=== Begin Enclosure ===
`src/rtl/video_timing_pkg.sv`:
```
// Shared definitions for the 640x480 at 60 Hz raster timing generator
// Holds the mode constants, the derived counter limits and the common types
package video_timing_pkg;

  // ===================================================================
  // Types
  // ===================================================================

  // Horizontal or vertical position, wide enough for any counter limit
  typedef logic [11:0] coord_t;

  // Input colour with one nibble per channel, sampled every pixel clock
  typedef struct packed {
    logic [3:0] r;
    logic [3:0] g;
    logic [3:0] b;
  } rgb444_t;

  // Output colour with one byte per channel
  typedef struct packed {
    logic [7:0] r;
    logic [7:0] g;
    logic [7:0] b;
  } rgb888_t;

  // Horizontal state handed to the pixel stage
  // The edge flag marks the first and the last active pixel of a line
  typedef struct packed {
    logic act;
    logic edge_flag;
  } h_state_t;

  // Vertical state handed to the pixel stage
  // The edge flag stays up for the whole first and last active line
  typedef struct packed {
    logic act;
    logic edge_flag;
  } v_state_t;

  // ===================================================================
  // Mode constants for 640x480 at 60 Hz, 25.175 MHz pixel clock
  // ===================================================================

  localparam coord_t H_DISPLAY = 12'd640;
  localparam coord_t H_FP      = 12'd16;
  localparam coord_t H_PULSE   = 12'd96;
  localparam coord_t H_BP      = 12'd48;

  localparam coord_t V_DISPLAY = 12'd480;
  localparam coord_t V_FP      = 12'd10;
  localparam coord_t V_PULSE   = 12'd2;
  localparam coord_t V_BP      = 12'd33;

  // Clocks between the horizontal active flag and data enable at the pins
  localparam coord_t H_PIPE    = 12'd2;

  // ===================================================================
  // Derived counter limits
  // ===================================================================

  // Last horizontal count of a line, 799
  localparam coord_t H_TOTAL = H_DISPLAY + H_FP + H_PULSE + H_BP - 12'd1;
  // Last count with hsync low, 95
  localparam coord_t H_SYNC  = H_PULSE - 12'd1;
  // Count at which the active flag is set, pulled early to cover the pipeline
  localparam coord_t H_START = H_PULSE + H_BP - 12'd1 - H_PIPE;
  // Count at which the active flag is cleared, 781
  localparam coord_t H_END   = H_START + H_DISPLAY;

  // Last line of a frame, 524
  localparam coord_t V_TOTAL = V_DISPLAY + V_FP + V_PULSE + V_BP - 12'd1;
  // Last line of the vsync pulse counted from zero, 1
  localparam coord_t V_SYNC  = V_PULSE - 12'd1;
  // Line at whose end the vertical active flag is set, 34
  localparam coord_t V_START = V_PULSE + V_BP - 12'd1;
  // Line at whose end the vertical active flag is cleared, 514
  localparam coord_t V_END   = V_START + V_DISPLAY;

endpackage

```
`src/rtl/line_timer.sv`:
```
// Horizontal timer for the raster generator
// Counts pixels in a line and makes hsync, the active window and the line-end strobe
`timescale 1ns/100ps

module line_timer import video_timing_pkg::*;
(
  input  logic     clk,
  input  logic     reset_n,
  output logic     hsync,
  output h_state_t h_state,
  output logic     line_end
);

  // ===================================================================
  // Counter and decodes
  // ===================================================================

  coord_t h_count;
  logic   h_act;
  // Active flag one clock late, used to find its rising edge
  logic   h_act_d;
  logic   sync_done;
  logic   act_start;
  logic   act_last;

  // Strobe on the final pixel of every line
  assign line_end  = (h_count == H_TOTAL);

  // High from the end of the sync pulse onwards
  assign sync_done = (h_count >= H_SYNC);
  assign act_start = (h_count == H_START);

  // The count sits on H_END during the last active pixel, as the flag
  // only drops on the following clock
  assign act_last  = (h_count == H_END);

  // ===================================================================
  // Registers
  // ===================================================================

  always_ff @(posedge clk or negedge reset_n)
  begin
    if (!reset_n)
    begin
      h_count <= '0;
      hsync   <= 1'b1;
      h_act   <= 1'b0;
      h_act_d <= 1'b0;
    end
    else
    begin
      h_act_d <= h_act;

      if (line_end)
        h_count <= '0;
      else
        h_count <= h_count + 12'd1;

      // Low while the count runs 0 to H_SYNC, registered so it has no glitches
      hsync <= sync_done && !line_end;

      if (act_start)
        h_act <= 1'b1;
      else if (act_last)
        h_act <= 1'b0;
    end
  end

  // First active pixel shows as the new flag against the delayed one
  assign h_state = '{act: h_act, edge_flag: (h_act && !h_act_d) || act_last};

  // ===================================================================
  // Checks
  // ===================================================================

  // The sync pulse must end within its nominal width
  a_hsync_width: assert property (
    @(posedge clk) disable iff (!reset_n)
    $fell(hsync) |-> ##[1:H_PULSE] hsync
  ) else $error("hsync held low longer than the pulse width");

endmodule

```
`src/rtl/frame_timer.sv`:
```
// Vertical timer for the raster generator
// Counts lines on the line-end strobe and makes vsync and the vertical window
`timescale 1ns/100ps

module frame_timer import video_timing_pkg::*;
(
  input  logic     clk,
  input  logic     reset_n,
  input  logic     line_end,
  output logic     vsync,
  output v_state_t v_state
);

  // ===================================================================
  // Counter and decodes
  // ===================================================================

  coord_t v_count;
  logic   v_act;
  // Vertical active flag from the previous line
  logic   v_act_d;
  logic   frame_end;
  logic   sync_done;
  logic   act_start;
  logic   act_last;

  // Last line of the frame
  assign frame_end = (v_count == V_TOTAL);

  // From line V_SYNC onwards the pulse is over at the next line boundary
  assign sync_done = (v_count >= V_SYNC);
  assign act_start = (v_count == V_START);

  // Whole line V_END is still active, the flag drops at its end
  assign act_last  = (v_count == V_END);

  // ===================================================================
  // Registers
  // ===================================================================

  // Everything here moves only on the final pixel of a line, so vertical
  // changes land on the same clock as the wrap of the horizontal count
  always_ff @(posedge clk or negedge reset_n)
  begin
    if (!reset_n)
    begin
      v_count <= '0;
      vsync   <= 1'b1;
      v_act   <= 1'b0;
      v_act_d <= 1'b0;
    end
    else if (line_end)
    begin
      v_act_d <= v_act;

      if (frame_end)
        v_count <= '0;
      else
        v_count <= v_count + 12'd1;

      // Low during lines 0 and 1 of each frame
      vsync <= sync_done && !frame_end;

      if (act_start)
        v_act <= 1'b1;
      else if (act_last)
        v_act <= 1'b0;
    end
  end

  // ===================================================================
  // Outputs
  // ===================================================================

  // The first active line is the only one where the flag is new against
  // the previous line; the last one comes from the count match
  assign v_state = '{act: v_act, edge_flag: (v_act && !v_act_d) || act_last};

  // ===================================================================
  // Checks
  // ===================================================================

  // Line count may only move right after a line-end strobe, and that
  // strobe lasts a single clock so one line never counts twice
  a_count_on_line_end: assert property (
    @(posedge clk) disable iff (!reset_n)
    $changed(v_count) |-> $past(line_end) && !line_end
  ) else $error("line count changed without a single-cycle line-end strobe");

endmodule

```
`src/rtl/pixel_mux.sv`:
```
// Pixel stage of the raster generator
// Delays the window into data enable, draws the border and widens the colour
`timescale 1ns/100ps

module pixel_mux import video_timing_pkg::*;
(
  input  logic     clk,
  input  logic     reset_n,
  input  h_state_t h_state,
  input  v_state_t v_state,
  input  rgb444_t  pixel_in,
  output logic     de,
  output rgb888_t  pixel_out
);

  // ===================================================================
  // Colour expansion
  // ===================================================================

  // First stage of data enable
  logic    de_pre;
  // Set one clock after any edge flag, lines up with de_pre
  logic    border;
  rgb888_t expanded;

  // Repeating each nibble maps 4'hF to 8'hFF and 4'h0 to 8'h00 exactly
  assign expanded.r = {pixel_in.r, pixel_in.r};
  assign expanded.g = {pixel_in.g, pixel_in.g};
  assign expanded.b = {pixel_in.b, pixel_in.b};

  // ===================================================================
  // Pipeline
  // ===================================================================

  always_ff @(posedge clk or negedge reset_n)
  begin
    if (!reset_n)
    begin
      de_pre    <= 1'b0;
      de        <= 1'b0;
      border    <= 1'b0;
      pixel_out <= '0;
    end
    else
    begin
      // Two clocks from the window flags to the pin
      de_pre <= h_state.act && v_state.act;
      de     <= de_pre;

      // Outside the window this also fires, de masks it there
      border <= h_state.edge_flag || v_state.edge_flag;

      // Colour takes one clock, the border decision two, both meet with de
      if (border)
        pixel_out <= '1;
      else
        pixel_out <= expanded;
    end
  end

  // ===================================================================
  // Checks
  // ===================================================================

  // Every de pulse opens on a border pixel, so the timers and this stage
  // must agree on the alignment of the edge flags
  a_de_starts_on_border: assert property (
    @(posedge clk) disable iff (!reset_n)
    $rose(de) |-> $past(border)
  ) else $error("data enable rose without a border pixel");

endmodule

```
`src/rtl/video_timing_top.sv`:
```
// Top level of the 640x480 at 60 Hz raster timing generator
// Connects the line timer, the frame timer and the pixel stage
`timescale 1ns/100ps

module video_timing_top import video_timing_pkg::*;
(
  input  logic    clk,
  input  logic    reset_n,
  input  rgb444_t pixel_in,
  output logic    hsync,
  output logic    vsync,
  output logic    de,
  output rgb888_t pixel_out
);

  // ===================================================================
  // Internal nets
  // ===================================================================

  h_state_t h_state;
  v_state_t v_state;
  // One clock per line, advances the frame timer
  logic     line_end;

  // Horizontal timing, also the source of hsync
  line_timer u_line_timer (
    .clk      (clk),
    .reset_n  (reset_n),
    .hsync    (hsync),
    .h_state  (h_state),
    .line_end (line_end)
  );

  // Vertical timing, steps once per line
  frame_timer u_frame_timer (
    .clk      (clk),
    .reset_n  (reset_n),
    .line_end (line_end),
    .vsync    (vsync),
    .v_state  (v_state)
  );

  // Data enable and colour, two clocks behind the timers
  pixel_mux u_pixel_mux (
    .clk       (clk),
    .reset_n   (reset_n),
    .h_state   (h_state),
    .v_state   (v_state),
    .pixel_in  (pixel_in),
    .de        (de),
    .pixel_out (pixel_out)
  );

endmodule

```
`config.mk`:
```
export PLATFORM = sky130hd
export DESIGN_NAME = video_timing_top
export DESIGN_NICKNAME = d
export VERILOG_FILES = /design/src/rtl/video_timing_pkg.sv /design/src/rtl/line_timer.sv /design/src/rtl/frame_timer.sv /design/src/rtl/pixel_mux.sv /design/src/rtl/video_timing_top.sv
export SDC_FILE = /design/constraint.sdc
export NUM_CORES = 1
export LEC_CHECK = 0
export BUFFER_PORTS_ARGS = -buffer_cell sky130_fd_sc_hd__clkbuf_2
export CORE_UTILIZATION = 54
export CTS_CLUSTER_DIAMETER = 30
export DETAILED_ROUTE_END_ITERATION = 10
export GPL_ROUTABILITY_DRIVEN = 0
export PLACE_DENSITY = 0.78
export SLEW_MARGIN = 25
export SYNTH_ARGS = -nofsm -noshare
export SYNTH_HDL_FRONTEND = slang
export SYNTH_SLANG_ARGS = --single-unit
export TNS_END_PERCENT = 50
```
`constraint.sdc`:
```
create_clock -name clk -period 2.2 [get_ports clk]
set_clock_uncertainty 0.2 [all_clocks]
set_input_delay 0.33 -clock clk [delete_from_list [all_inputs] [get_ports clk]]
set_output_delay 0.33 -clock clk [all_outputs]
set_load 0.1 [all_outputs]
```
==> impl_metrics.yaml, run 1 <==
sta:
  layout_setup_ws_ns: 0.130
  max_slew_margin_pct: 63.3
  min_period_ns: 2.07
  slew_violations: 0
  fin_tns_setup_ns: 0
  tightest_slew_ns: 0.550
  fmax_mhz: 483
  finalSetupViolCount: 0
  finalCritPeriodShare_pct: 94.1
  fin_hold_ws_ns: 0.0110
  rsz0062_at_grt: "false"
  hold_viol_final: 0
critical_path:
  worst-path-max-fanout: 15
  cp_num_buf_inv: 0
  r2r_setup_slack_ns: 0.13
  worstSetupEndpointType: "flip-flop"
  required_ns: 2.19
  cp_cell_sequence: "ha_1 > and4_1 > and4_4 > mux2_2"
  timing.rr.start: "u_line_timer.h_count[0]"
  cp.depth: 4
  r2r_end: "u_frame_timer.v_act_d"
  critPathArrivalTime_ns: 2.06
  startpoint_type: "flip-flop"
  critical_path_class: "reg -> reg"
  crit_family: "simple AND/OR/NAND/NOR gates"
  reg2regPathDepth: 4
  crit_slowest_cell: "dfrtp_1"
  worst_path_largest_cell_delay_ns: 0.43
hold_path:
  min_path_cells: 2
  hp-start: "pixel_in[8]"
  hold_end: "u_pixel_mux.pixel_out[20]"
  min_path_type: "in -> reg"
clock_network:
  cts_made_buffers: 5
  root_buffer: "clkbuf_8"
  clockBufferDepth: 2
  clkTransAtPathRegs_ns: 0.09
  cts_tree: "done"
  cts_resized: 0
  cts_max_level: 2
  cts_sinks: 45
  clkLatencyLatePin_ns: 0.30
yosys:
  yosysSeqAreaShare_pct: 52.3
  ys.flop_type: "dfrtp_1"
  synthCells: 196
  synth_seq_cells: 45
  synth-edff-count: 0
  syn_area_um2: 2160
  synth.distinct_cells: 43
  synth.net_count: 216
  yosysWarnings: 0
  syn_avg_cell_area_um2: 11.0
  synth-async-reset-ratio_pct: 100
detailed_routing:
  drtPass1Iterations: 4
  detail-route-antenna-nets: 0
  avgRoutedWirePerCell_um: 12.9
  drcViolationCount: 0
  via_per_inst: 5.35
  drtIter0Drc: 58
  wl_um: 3600
  vias: 1488
global_route:
  grt_max_degree: 46
  grtUsageTotal_pct: 19.5
  grt_antenna_before_repair: 0
  grt_pass1_vias: 1411
  grt_overflow_total: 0
  grt_pass1_wl_um: 6150
placed_design:
  portBuffers: 40
  dpl.hpwl_um: 2380
  dp_slack_ns: 0.135
finish:
  layout-drive-gt1-share_pct: 33.5
  diodes: 0
  seq_area_um2: 1130
  fin_util_pct: 65.2
  multi_input_area_um2: 827
  final.fill_count: 296
  syn_to_final_growth_pct: 13.2
  nets: 249
floorplanning:
  rows: 22
  ioPinCount: 41
  dieArea_um2: 4250
  die_width_um: 65.2
  die_h_um: 65.2
  core-area_um2: 3740
  initial_core_util_pct: 57.6
power:
  powerDensity_nw_per_um2: 744
  vdd_ir_drop_max_v: 0.000339
  power_leakage_uw: 0.00121
flow_run:
  drv_cap: 0
status:
  outcome: "completed"
[cell type report]
class                      instances  area share (%)
clock inverter                     3            2.82
sequential                        45            46.2
timing repair buffer              46            10.1
multi-input combinational        120            33.9
tap                               48            2.46
inverter                          11            1.69
clock buffer                       5            2.82
[state kept, by name, summed over array words and instances, names as in the netlist]
register,flops
u_line_timer.hsync,1
u_frame_timer.v_count,12
u_pixel_mux.border,1
u_line_timer.h_count,12
u_pixel_mux.de,1
u_frame_timer.v_act,1
u_frame_timer.vsync,1
u_pixel_mux.pixel_out,12
u_line_timer.h_act,1
u_pixel_mux.de_pre,1
u_line_timer.h_act_d,1
u_frame_timer.v_act_d,1
[how the worst max path moves through the flow]
| stage | start | slack [ns] | endpoint |
|---|---|---|---|
| 3_5_place_dp | u_line_timer.h_count[0] | 0.13 | u_frame_timer.v_act_d |
| 5_1_grt | u_line_timer.h_count[0] | 0.04 | u_frame_timer.v_act |
| 2_1_floorplan | u_line_timer.h_count[0] | 0.33 | u_frame_timer.v_count[2] |
| 6_report | u_line_timer.h_count[0] | 0.13 | u_frame_timer.v_act_d |
| 4_1_cts | u_line_timer.h_count[0] | 0.1 | u_frame_timer.v_act_d |
| 3_3_place_gp | u_line_timer.h_count[0] | 0.21 | u_frame_timer.v_act_d |
[cells in the final DEF, fill, tap and decap left out, types with 2 or more instances in the layout]
cell type,Yosys,layout
xnor2_1,11,11
nor3b_1,2,2
and4_1,3,3
clkbuf_2,0,40
a21oi_1,3,3
nor2_1,12,12
buf_4,12,5
nand2_1,11,11
dfrtp_1,43,43
dfstp_2,2,2
ha_1,6,6
nand3_2,4,4
and3_1,5,5
clkbuf_8,0,5
nand4_1,4,4
bufinv_16,0,2
a31oi_1,4,4
o2bb2ai_1,2,2
a41oi_1,2,2
inv_1,11,11
and2_1,2,2
nor4_1,3,3
nand3_1,8,8
or2_2,13,13
o21ai_0,4,4
nor3_1,3,3
xor2_1,4,4
[cells in the mapped netlist (2+ instances only)]
master,n,area (um^2)
a21oi_1,3,15.0
a31oi_1,4,25.0
a41oi_1,2,17.5
and2_1,2,12.5
and3_1,5,31.3
and4_1,3,26.3
buf_2,4,20.0
buf_4,12,90.1
dfrtp_1,43,1080
dfstp_2,2,52.6
ha_1,6,75.1
inv_1,11,41.3
nand2_1,11,41.3
nand3_1,8,40.0
nand3_2,4,40.0
nand4_1,4,25.0
nor2_1,12,45.0
nor3_1,3,15.0
nor3b_1,2,15.0
nor4_1,3,18.8
o21ai_0,4,20.0
o2bb2ai_1,2,17.5
or2_2,13,81.3
xnor2_1,11,96.3
xor2_1,4,35.0
[per-layer routing]
| layer | global-route usage [%] | vias to the layer above | routed length (um) |
|---|---|---|---|
| met5 | 0 | - | 0 |
| met4 | 10.9 | 0 | 72 |
| met3 | 5.38 | 5 | 205 |
| met2 | 30.7 | 48 | 1600 |
| met1 | 24.1 | 713 | 1720 |
| li1 | - | 722 | - |
[power breakdown]
group	switching, uW	internal (uW)
clock network	287	457
logic	198	31.3
registers	4.93	838
total	490	1330
[timing repair]
item / 4_1_cts / 5_1_grt
buffers inserted: 0 / 2
hold buffers: 1 / 0
endpoints found under the hold margin: 43 / 0
setup endpoints to repair: 0 / 2
[cell families (layout without fill, tap and decap cells)]
| kind of cell | Yosys count | in the layout | share of synthesized area [%] |
|---|---|---|---|
| DFF | 45 | 45 | 52.3 |
| xor gates and xnor gates | 15 | 15 | 6.09 |
| buffers and inverters | 31 | 65 | 9.34 |
| and+or+nand+nor | 77 | 77 | 21.1 |
| adders and majority gates | 6 | 6 | 3.48 |
| AOI/OAI and AO/OA | 20 | 20 | 6.73 |
| muxes | 2 | 2 | 0.986 |
[metrics by stage]
step           cell area (um^2)  power, uW  std cells
6_report                   2440       1820        278
5_1_grt                    2440       1870        278
4_1_cts                    2430       1840        276
3_5_place_dp               2280       1090        267
3_3_place_gp               2280       1090        267
2_1_floorplan              2160       1050        196
Note: power is estimated with default switching activity, not from simulation.
==> inputs of run 2 (changes only) <==
- CORE_UTILIZATION: 54 -> 59
- PLACE_DENSITY: 0.78 -> 0.84
- clock period: 2.2 -> 2.5 ns (I/O delays scaled with it)
==> impl_metrics.yaml, run 2 (synthesis results as in run 1) <==
critical_path:
  worstSetupEndpointType: "flip-flop"
  worst-path-max-fanout: 27
  required_ns: 2.54
  cp_cell_sequence: "ha_1 > and4_1 > and4_4 > mux2_2"
  crit_slowest_cell: "and4_4"
  timing.rr.start: "u_line_timer.h_count[0]"
  critical_path_class: "reg -> reg"
  worst_path_largest_cell_delay_ns: 0.48
  cp-startpoint: "u_line_timer.h_count[0]"
  startpoint_type: "flip-flop"
  critPathArrivalTime_ns: 2.21
sta:
  fmax_mhz: 462
  max_slew_margin_pct: 62.8
  slew_violations: 0
  layout_setup_ws_ns: 0.334
  min_period_ns: 2.17
  finalSetupViolCount: 0
  rsz0062_at_grt: "false"
  finalCritPeriodShare_pct: 86.6
  hold_viol_final: 0
  fin_tns_setup_ns: 0
  tightest_slew_ns: 0.561
detailed_routing:
  drtIter0Drc: 84
  wl_um: 3710
  detail-route-antenna-nets: 0
  avgRoutedWirePerCell_um: 13.2
  via_per_inst: 5.40
  vias: 1513
  drcViolationCount: 0
  drtPass1Iterations: 4
floorplanning:
  ioPinCount: 41
  rows: 21
  dieArea_um2: 3900
  initial_core_util_pct: 63.2
  core-area_um2: 3420
  die_h_um: 62.5
  die_width_um: 62.5
global_route:
  busiest_layer: "met2"
  grt_pass1_wl_um: 5920
  grtUsageMet1_pct: 23.1
  grt_pass1_vias: 1363
  met3_usage_pct: 4.56
  grt_use_met2_pct: 34.1
  grt_overflow_total: 0
  grt_antenna_before_repair: 0
  grt_max_degree: 28
  grtUsageTotal_pct: 19.4
power:
  powerDensity_nw_per_um2: 568
  power_leakage_uw: 0.00120
  power_uw: 1390
  vdd_ir_drop_max_v: 0.000316
clock_network:
  cts_made_buffers: 5
  cts_sinks: 45
  cts_max_level: 2
  clkTransAtPathRegs_ns: 0.12
  clockBufferDepth: 2
  root_buffer: "clkbuf_4"
  clkLatencyLatePin_ns: 0.34
  cts_tree: "done"
finish:
  layout-drive-gt1-share_pct: 30.8
  diodes: 0
  final_cells: 280
  layout_commonest_cell: "dfrtp_1"
  layout_common_cells: "43 x dfrtp_1, 40 x clkbuf_2, 13 x or2_2, 12 x nor2_1"
  syn_to_final_growth_pct: 13.2
  nets: 253
  fin_util_pct: 71.5
  reg_top3: "u_frame_timer.v_count: 12 flops, u_line_timer.h_count: 12 flops, u_pixel_mux.pixel_out: 12 flops"
status:
  outcome: "completed"
placed_design:
  dpl.hpwl_um: 2480
  dp_slack_ns: 0.379
  portBuffers: 40
  place_inst: 263
hold_path:
  min_path_type: "in -> reg"
  hp-start: "pixel_in[11]"
flow_run:
  drv_cap: 0
==> run 2: changes by cell type in the layout (fill, tap and decap cells not counted), sizes merged <==
cell and delta:
inv -1, dlygate4sd3 +8, clkbuf +1, buf -4, bufinv -1, clkinv +1
==> run 2: power by group <==
group / internal, uW / switching, uW
clock: 210 / 218
combinational: 37.7 / 178
sequential: 738 / 5.39
total: 985 / 402
==> run 2: final cells by class <==
cell class	count	area [um^2]
Inverter	11	41.3
Clock inverter	2	35.0
Clock buffer	6	41.3
Sequential cell	45	1130
Fill cell	234	975
Tap cell	46	57.6
Multi-Input combinational cell	120	827
Timing Repair Buffer	50	310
=== End Enclosure ===
_Task description:_
Where does the string "netlist" appear in the records? Copy every line that holds it.

_Answer to this problem:_
[state kept, by name, summed over array words and instances, names as in the netlist]
[cells in the mapped netlist (2+ instances only)]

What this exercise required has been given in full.